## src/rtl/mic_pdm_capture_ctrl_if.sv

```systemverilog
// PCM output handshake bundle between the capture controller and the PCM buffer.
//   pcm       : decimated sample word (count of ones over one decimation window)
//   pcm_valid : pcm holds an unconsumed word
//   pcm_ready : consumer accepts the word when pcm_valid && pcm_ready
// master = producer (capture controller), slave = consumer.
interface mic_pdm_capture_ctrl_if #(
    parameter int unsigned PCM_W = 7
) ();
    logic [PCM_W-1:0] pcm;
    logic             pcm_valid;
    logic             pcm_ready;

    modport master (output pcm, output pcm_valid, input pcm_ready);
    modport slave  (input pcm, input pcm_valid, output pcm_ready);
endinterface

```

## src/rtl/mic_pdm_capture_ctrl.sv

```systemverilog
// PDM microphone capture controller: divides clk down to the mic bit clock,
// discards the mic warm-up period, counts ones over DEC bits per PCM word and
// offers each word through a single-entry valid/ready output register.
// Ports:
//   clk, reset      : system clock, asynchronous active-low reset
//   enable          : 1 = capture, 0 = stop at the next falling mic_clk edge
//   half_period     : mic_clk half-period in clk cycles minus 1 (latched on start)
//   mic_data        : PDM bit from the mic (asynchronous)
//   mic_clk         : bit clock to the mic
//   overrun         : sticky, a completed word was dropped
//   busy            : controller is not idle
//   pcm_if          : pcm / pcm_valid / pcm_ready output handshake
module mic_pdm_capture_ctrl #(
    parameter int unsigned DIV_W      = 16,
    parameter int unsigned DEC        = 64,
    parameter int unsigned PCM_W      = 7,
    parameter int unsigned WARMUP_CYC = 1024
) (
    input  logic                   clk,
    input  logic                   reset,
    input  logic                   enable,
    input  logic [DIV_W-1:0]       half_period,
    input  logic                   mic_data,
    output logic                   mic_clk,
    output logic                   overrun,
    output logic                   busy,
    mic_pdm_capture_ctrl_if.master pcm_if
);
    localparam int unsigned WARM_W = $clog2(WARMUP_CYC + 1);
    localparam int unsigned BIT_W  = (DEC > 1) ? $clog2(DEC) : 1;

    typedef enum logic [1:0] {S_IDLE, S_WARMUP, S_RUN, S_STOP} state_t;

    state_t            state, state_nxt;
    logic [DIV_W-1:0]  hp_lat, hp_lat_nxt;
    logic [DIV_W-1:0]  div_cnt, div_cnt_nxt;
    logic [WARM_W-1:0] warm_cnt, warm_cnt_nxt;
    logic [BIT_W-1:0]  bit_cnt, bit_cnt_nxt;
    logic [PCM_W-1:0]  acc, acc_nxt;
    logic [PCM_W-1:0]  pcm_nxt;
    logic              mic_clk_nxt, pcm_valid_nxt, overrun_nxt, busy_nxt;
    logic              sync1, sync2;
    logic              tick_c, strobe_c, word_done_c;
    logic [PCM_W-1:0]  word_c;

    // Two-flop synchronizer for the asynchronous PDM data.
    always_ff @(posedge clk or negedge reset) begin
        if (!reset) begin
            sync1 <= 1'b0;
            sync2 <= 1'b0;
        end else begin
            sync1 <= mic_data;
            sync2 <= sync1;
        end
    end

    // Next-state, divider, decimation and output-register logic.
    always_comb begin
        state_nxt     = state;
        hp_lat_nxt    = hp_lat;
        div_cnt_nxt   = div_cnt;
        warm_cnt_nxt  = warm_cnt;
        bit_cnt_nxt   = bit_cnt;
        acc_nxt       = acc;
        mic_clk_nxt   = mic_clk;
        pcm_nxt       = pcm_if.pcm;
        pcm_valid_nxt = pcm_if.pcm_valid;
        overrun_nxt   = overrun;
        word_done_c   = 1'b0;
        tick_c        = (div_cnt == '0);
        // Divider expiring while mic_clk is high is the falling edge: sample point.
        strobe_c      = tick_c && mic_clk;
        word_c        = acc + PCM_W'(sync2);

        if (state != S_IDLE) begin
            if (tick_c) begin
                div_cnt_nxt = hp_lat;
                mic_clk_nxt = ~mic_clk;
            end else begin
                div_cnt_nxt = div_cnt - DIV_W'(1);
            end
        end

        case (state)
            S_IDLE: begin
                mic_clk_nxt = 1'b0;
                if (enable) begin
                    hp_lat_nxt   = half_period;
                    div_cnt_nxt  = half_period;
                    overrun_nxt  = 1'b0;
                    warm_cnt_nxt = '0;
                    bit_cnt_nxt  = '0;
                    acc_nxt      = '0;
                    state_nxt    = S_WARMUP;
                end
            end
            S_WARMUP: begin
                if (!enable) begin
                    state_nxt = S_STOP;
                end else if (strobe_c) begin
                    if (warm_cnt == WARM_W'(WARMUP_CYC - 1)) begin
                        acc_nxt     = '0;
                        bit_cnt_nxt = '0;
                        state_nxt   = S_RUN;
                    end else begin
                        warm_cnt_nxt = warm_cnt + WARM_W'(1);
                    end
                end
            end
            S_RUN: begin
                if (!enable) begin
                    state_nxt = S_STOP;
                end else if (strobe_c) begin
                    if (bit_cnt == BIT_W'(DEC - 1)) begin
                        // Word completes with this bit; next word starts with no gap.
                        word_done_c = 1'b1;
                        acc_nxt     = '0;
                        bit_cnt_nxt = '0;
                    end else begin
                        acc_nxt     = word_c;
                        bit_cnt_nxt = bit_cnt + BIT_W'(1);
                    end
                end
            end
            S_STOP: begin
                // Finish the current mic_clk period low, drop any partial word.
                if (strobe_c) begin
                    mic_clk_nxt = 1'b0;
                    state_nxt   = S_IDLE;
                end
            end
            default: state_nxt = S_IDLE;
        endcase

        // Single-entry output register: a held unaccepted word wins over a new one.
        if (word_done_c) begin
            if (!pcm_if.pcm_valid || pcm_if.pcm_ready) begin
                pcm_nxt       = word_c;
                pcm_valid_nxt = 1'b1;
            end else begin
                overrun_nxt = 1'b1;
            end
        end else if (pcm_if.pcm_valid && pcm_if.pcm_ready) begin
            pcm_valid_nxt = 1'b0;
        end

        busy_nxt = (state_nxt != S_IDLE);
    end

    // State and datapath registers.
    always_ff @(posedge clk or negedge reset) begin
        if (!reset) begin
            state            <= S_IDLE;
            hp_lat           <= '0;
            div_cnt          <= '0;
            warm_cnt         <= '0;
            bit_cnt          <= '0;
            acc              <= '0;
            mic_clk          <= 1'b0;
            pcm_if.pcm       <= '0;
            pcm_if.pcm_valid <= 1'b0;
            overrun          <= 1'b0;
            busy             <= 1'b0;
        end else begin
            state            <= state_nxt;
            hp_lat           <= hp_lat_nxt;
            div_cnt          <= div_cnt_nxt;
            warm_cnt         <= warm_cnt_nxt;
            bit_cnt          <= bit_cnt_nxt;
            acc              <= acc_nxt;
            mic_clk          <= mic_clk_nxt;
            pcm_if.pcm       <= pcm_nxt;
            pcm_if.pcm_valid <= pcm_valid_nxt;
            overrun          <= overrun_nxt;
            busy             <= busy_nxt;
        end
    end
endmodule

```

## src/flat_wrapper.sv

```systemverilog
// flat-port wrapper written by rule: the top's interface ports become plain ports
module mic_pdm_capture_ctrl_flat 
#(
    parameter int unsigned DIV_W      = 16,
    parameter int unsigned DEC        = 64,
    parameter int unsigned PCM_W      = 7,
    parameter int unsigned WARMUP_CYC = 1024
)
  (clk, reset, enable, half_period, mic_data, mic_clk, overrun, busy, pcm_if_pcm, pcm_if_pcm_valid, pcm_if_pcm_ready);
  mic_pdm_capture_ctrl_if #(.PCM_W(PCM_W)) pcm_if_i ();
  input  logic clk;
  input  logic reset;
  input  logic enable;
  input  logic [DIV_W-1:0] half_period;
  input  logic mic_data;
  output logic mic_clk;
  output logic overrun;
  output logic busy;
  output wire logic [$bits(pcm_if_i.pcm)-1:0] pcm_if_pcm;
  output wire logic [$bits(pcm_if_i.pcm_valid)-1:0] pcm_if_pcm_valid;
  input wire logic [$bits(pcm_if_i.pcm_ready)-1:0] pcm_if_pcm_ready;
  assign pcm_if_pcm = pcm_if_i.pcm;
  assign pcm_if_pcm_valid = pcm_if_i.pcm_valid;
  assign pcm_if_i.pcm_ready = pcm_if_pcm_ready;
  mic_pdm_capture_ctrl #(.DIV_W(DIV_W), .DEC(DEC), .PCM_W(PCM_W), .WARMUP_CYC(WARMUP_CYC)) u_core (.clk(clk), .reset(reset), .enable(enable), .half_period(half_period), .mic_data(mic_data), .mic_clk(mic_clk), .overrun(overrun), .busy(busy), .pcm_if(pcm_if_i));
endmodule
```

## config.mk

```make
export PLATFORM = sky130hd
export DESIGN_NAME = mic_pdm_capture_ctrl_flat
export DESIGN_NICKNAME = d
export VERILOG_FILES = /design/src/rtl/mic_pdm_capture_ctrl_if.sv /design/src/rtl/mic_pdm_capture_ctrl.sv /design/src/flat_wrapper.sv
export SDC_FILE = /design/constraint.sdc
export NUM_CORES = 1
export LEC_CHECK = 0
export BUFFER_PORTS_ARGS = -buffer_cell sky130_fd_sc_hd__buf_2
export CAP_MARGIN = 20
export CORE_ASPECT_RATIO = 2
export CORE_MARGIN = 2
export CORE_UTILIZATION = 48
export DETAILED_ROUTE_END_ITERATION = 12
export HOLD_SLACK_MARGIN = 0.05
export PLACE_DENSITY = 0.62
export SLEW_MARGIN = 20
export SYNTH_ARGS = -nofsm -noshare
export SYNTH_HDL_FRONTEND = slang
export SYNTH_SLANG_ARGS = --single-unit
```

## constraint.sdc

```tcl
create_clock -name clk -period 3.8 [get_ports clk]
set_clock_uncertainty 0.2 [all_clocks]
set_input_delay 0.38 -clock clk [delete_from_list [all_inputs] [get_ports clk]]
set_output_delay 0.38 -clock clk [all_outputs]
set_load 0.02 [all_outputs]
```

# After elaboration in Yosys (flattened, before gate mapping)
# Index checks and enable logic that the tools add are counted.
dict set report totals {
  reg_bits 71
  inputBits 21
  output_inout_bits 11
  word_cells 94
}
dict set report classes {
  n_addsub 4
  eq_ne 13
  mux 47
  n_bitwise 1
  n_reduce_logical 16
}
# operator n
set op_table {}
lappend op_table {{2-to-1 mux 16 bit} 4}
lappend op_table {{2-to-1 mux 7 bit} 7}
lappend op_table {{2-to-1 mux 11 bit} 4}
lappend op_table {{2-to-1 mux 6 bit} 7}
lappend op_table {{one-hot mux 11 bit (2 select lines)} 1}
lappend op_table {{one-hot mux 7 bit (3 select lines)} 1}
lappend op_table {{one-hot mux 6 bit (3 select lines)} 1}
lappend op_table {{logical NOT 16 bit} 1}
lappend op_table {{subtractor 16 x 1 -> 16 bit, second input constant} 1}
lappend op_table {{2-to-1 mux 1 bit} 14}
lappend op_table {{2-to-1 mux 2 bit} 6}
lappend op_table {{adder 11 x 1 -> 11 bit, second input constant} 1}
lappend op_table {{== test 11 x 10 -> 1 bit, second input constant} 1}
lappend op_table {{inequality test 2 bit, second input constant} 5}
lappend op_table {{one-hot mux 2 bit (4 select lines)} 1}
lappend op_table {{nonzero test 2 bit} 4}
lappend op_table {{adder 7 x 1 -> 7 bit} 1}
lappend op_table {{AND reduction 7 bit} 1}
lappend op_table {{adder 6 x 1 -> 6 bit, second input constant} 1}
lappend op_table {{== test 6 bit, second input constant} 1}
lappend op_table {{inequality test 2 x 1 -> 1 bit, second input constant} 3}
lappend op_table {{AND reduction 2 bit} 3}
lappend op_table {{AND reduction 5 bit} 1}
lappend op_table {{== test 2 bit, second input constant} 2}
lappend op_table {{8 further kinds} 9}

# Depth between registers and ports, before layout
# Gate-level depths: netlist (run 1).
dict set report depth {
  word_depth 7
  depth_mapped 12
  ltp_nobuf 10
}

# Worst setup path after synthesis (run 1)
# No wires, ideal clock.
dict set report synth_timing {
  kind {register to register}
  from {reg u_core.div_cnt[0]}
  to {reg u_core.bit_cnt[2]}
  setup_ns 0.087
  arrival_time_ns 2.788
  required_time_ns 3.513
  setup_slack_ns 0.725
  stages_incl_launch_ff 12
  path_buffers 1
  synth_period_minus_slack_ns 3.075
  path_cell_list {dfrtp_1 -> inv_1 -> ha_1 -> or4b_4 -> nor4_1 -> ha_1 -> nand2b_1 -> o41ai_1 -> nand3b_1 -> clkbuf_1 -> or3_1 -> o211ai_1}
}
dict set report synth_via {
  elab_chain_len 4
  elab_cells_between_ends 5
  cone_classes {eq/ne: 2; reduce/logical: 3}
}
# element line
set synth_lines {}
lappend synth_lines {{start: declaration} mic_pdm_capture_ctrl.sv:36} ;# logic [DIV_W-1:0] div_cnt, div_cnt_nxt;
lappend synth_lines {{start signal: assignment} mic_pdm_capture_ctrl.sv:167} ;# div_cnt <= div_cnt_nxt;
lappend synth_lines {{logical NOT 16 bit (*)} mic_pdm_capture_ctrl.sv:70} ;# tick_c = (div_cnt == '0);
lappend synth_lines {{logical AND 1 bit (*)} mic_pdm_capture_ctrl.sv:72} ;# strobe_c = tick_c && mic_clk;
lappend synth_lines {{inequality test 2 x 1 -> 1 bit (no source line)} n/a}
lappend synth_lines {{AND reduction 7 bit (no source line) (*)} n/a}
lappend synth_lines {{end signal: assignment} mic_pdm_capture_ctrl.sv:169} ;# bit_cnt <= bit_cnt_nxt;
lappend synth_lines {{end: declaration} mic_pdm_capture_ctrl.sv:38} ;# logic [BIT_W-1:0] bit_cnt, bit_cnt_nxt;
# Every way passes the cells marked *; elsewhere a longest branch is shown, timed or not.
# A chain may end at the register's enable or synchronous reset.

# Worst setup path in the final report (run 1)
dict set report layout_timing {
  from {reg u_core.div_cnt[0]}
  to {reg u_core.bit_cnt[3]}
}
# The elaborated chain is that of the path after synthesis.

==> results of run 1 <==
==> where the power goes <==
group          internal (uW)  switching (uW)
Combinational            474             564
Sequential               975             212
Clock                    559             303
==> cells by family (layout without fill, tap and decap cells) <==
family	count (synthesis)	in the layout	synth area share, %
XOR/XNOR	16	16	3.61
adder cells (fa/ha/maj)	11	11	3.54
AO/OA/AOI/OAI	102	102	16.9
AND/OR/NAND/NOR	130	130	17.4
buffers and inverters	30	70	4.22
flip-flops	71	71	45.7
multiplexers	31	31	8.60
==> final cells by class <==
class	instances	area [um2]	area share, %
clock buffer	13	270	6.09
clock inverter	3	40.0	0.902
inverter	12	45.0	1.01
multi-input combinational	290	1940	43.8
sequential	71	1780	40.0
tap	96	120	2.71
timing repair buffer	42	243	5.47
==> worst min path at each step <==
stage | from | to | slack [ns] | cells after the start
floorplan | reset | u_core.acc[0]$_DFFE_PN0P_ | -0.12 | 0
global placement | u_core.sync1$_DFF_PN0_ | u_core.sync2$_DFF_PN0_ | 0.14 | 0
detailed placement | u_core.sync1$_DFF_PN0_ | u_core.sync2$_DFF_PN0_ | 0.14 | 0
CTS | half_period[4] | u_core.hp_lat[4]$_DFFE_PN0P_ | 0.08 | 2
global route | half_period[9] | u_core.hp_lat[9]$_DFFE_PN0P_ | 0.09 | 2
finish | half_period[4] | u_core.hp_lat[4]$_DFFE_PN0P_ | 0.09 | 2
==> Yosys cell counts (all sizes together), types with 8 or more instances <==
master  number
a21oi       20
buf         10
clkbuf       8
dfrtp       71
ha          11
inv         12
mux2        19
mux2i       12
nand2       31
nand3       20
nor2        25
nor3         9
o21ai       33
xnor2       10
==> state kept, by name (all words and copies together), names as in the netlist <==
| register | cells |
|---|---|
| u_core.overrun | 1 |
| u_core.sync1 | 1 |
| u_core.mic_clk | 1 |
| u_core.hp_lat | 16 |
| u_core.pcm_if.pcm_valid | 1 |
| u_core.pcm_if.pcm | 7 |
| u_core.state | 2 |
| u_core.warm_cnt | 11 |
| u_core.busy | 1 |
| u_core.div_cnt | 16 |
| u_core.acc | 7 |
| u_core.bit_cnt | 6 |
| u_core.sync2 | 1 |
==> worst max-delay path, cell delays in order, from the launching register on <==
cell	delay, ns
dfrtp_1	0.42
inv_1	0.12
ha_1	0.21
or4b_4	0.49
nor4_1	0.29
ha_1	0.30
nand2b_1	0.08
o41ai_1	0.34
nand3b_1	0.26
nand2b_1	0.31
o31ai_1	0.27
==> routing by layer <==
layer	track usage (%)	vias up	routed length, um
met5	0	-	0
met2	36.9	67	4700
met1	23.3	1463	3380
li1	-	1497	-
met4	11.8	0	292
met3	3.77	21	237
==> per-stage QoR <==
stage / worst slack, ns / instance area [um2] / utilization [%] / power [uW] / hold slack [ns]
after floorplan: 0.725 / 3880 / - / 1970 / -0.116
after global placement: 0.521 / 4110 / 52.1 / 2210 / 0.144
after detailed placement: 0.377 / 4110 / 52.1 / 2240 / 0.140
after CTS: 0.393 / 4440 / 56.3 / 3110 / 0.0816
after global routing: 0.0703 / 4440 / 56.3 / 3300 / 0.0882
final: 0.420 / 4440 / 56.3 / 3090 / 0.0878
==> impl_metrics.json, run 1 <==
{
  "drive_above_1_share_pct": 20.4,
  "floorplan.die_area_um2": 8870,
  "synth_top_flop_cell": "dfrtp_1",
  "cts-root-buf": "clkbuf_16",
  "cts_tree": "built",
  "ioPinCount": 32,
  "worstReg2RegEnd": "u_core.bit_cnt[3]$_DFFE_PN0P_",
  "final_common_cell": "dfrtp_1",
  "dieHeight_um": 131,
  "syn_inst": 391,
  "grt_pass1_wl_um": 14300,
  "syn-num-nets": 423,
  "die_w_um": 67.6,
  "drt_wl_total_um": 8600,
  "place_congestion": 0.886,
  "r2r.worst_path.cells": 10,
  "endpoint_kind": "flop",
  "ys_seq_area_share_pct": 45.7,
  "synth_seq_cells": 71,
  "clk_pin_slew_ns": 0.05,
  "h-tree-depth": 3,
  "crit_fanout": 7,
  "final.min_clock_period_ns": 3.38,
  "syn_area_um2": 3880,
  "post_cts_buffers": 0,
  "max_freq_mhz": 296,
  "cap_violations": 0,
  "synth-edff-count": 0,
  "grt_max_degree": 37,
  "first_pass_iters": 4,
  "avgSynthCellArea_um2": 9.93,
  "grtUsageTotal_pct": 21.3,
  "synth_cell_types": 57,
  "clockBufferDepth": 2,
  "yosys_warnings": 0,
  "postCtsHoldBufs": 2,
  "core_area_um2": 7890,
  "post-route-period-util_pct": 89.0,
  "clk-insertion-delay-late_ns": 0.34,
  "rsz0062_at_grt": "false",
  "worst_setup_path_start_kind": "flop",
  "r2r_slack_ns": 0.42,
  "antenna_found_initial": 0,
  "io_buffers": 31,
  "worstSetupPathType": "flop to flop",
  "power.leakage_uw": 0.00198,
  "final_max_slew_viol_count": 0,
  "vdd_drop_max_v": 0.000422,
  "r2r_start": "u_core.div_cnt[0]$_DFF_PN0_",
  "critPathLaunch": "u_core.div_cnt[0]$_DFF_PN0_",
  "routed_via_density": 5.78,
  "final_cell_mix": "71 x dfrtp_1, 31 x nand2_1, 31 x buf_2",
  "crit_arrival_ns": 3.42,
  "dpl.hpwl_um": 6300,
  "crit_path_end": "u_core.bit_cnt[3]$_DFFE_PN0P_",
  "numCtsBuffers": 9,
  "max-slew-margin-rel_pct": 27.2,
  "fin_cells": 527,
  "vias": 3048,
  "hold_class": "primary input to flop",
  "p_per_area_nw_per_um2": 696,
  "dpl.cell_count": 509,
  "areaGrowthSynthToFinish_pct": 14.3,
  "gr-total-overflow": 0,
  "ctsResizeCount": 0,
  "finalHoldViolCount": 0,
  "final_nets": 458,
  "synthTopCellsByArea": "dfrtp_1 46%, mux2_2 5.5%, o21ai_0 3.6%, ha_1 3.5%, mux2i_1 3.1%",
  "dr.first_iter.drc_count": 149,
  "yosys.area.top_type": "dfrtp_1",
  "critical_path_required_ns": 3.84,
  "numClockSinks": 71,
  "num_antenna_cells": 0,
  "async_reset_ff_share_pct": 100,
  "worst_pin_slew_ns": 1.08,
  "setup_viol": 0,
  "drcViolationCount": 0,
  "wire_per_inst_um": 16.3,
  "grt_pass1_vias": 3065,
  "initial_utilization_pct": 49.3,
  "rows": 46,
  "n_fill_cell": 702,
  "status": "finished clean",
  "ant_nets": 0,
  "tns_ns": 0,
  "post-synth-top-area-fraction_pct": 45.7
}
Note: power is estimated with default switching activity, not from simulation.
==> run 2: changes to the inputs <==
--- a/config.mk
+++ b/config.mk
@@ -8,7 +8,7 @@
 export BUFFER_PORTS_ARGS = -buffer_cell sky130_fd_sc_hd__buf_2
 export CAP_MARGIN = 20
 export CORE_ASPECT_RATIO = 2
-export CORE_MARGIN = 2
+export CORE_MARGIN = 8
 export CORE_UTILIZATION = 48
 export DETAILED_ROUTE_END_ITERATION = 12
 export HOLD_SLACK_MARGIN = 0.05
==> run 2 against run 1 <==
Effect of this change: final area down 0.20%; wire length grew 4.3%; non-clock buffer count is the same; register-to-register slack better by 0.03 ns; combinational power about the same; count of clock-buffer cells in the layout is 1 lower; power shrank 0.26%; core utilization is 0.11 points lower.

· · ·

For this exercise, output exactly the lines above from the line with "detailed placement |" to the line with "u_core.state | 2 |", counting both, and leave out the rest.

# THE COMPLETED TASK:
detailed placement | u_core.sync1$_DFF_PN0_ | u_core.sync2$_DFF_PN0_ | 0.14 | 0
CTS | half_period[4] | u_core.hp_lat[4]$_DFFE_PN0P_ | 0.08 | 2
global route | half_period[9] | u_core.hp_lat[9]$_DFFE_PN0P_ | 0.09 | 2
finish | half_period[4] | u_core.hp_lat[4]$_DFFE_PN0P_ | 0.09 | 2
==> Yosys cell counts (all sizes together), types with 8 or more instances <==
master  number
a21oi       20
buf         10
clkbuf       8
dfrtp       71
ha          11
inv         12
mux2        19
mux2i       12
nand2       31
nand3       20
nor2        25
nor3         9
o21ai       33
xnor2       10
==> state kept, by name (all words and copies together), names as in the netlist <==
| register | cells |
|---|---|
| u_core.overrun | 1 |
| u_core.sync1 | 1 |
| u_core.mic_clk | 1 |
| u_core.hp_lat | 16 |
| u_core.pcm_if.pcm_valid | 1 |
| u_core.pcm_if.pcm | 7 |
| u_core.state | 2 |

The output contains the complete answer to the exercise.